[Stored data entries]
****

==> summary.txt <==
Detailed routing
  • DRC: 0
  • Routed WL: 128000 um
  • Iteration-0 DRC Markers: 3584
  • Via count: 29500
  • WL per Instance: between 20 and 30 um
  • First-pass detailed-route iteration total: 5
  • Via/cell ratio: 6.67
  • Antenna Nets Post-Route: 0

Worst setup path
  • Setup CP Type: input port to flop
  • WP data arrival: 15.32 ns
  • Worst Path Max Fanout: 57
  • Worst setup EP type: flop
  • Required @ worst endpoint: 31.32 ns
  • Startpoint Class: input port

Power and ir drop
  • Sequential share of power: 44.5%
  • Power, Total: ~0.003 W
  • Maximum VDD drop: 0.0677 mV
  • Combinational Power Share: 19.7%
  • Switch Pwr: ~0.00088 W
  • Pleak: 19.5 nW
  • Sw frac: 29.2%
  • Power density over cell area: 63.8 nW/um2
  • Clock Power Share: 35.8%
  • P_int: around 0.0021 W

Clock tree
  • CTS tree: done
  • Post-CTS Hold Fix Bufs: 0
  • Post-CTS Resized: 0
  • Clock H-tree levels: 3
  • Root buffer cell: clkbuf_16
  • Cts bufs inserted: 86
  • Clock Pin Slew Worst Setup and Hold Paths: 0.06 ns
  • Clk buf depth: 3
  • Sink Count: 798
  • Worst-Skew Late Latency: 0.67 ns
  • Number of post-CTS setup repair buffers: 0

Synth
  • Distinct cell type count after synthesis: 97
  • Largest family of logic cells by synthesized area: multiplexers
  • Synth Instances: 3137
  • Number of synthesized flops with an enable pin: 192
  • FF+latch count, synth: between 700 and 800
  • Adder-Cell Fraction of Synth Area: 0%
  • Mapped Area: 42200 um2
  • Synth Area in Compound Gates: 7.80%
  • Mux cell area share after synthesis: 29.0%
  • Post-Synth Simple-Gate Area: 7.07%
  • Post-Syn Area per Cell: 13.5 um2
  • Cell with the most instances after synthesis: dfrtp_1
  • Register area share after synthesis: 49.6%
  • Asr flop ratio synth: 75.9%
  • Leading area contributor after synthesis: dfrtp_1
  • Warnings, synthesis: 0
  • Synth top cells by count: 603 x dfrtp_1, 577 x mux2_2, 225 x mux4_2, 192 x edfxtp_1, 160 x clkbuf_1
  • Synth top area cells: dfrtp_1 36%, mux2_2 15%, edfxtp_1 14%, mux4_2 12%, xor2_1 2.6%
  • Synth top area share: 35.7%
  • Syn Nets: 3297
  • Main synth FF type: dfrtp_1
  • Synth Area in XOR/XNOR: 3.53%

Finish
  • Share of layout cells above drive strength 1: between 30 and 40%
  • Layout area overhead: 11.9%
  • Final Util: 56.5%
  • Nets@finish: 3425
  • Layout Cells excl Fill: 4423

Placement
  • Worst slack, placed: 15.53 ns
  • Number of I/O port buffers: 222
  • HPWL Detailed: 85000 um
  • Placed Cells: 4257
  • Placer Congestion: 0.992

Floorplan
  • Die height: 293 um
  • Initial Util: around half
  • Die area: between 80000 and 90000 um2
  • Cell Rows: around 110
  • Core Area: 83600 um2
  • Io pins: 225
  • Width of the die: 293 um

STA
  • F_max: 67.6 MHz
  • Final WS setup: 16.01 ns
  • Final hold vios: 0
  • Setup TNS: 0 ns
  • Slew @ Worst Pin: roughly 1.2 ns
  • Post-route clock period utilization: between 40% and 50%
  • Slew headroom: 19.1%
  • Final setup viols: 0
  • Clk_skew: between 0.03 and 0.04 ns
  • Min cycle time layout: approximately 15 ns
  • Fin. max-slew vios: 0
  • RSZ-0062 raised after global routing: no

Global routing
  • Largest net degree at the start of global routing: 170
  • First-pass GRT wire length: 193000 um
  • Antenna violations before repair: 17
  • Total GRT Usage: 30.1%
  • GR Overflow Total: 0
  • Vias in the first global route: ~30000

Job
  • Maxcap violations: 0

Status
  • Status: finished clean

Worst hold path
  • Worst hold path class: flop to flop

****

**Exercise objective**
Starting at the first line of the entries above, please extract each line up to and including the line with "Worst setup path", unchanged, and add nothing.

**Written answer**
==> summary.txt <==
Detailed routing
  • DRC: 0
  • Routed WL: 128000 um
  • Iteration-0 DRC Markers: 3584
  • Via count: 29500
  • WL per Instance: between 20 and 30 um
  • First-pass detailed-route iteration total: 5
  • Via/cell ratio: 6.67
  • Antenna Nets Post-Route: 0

Worst setup path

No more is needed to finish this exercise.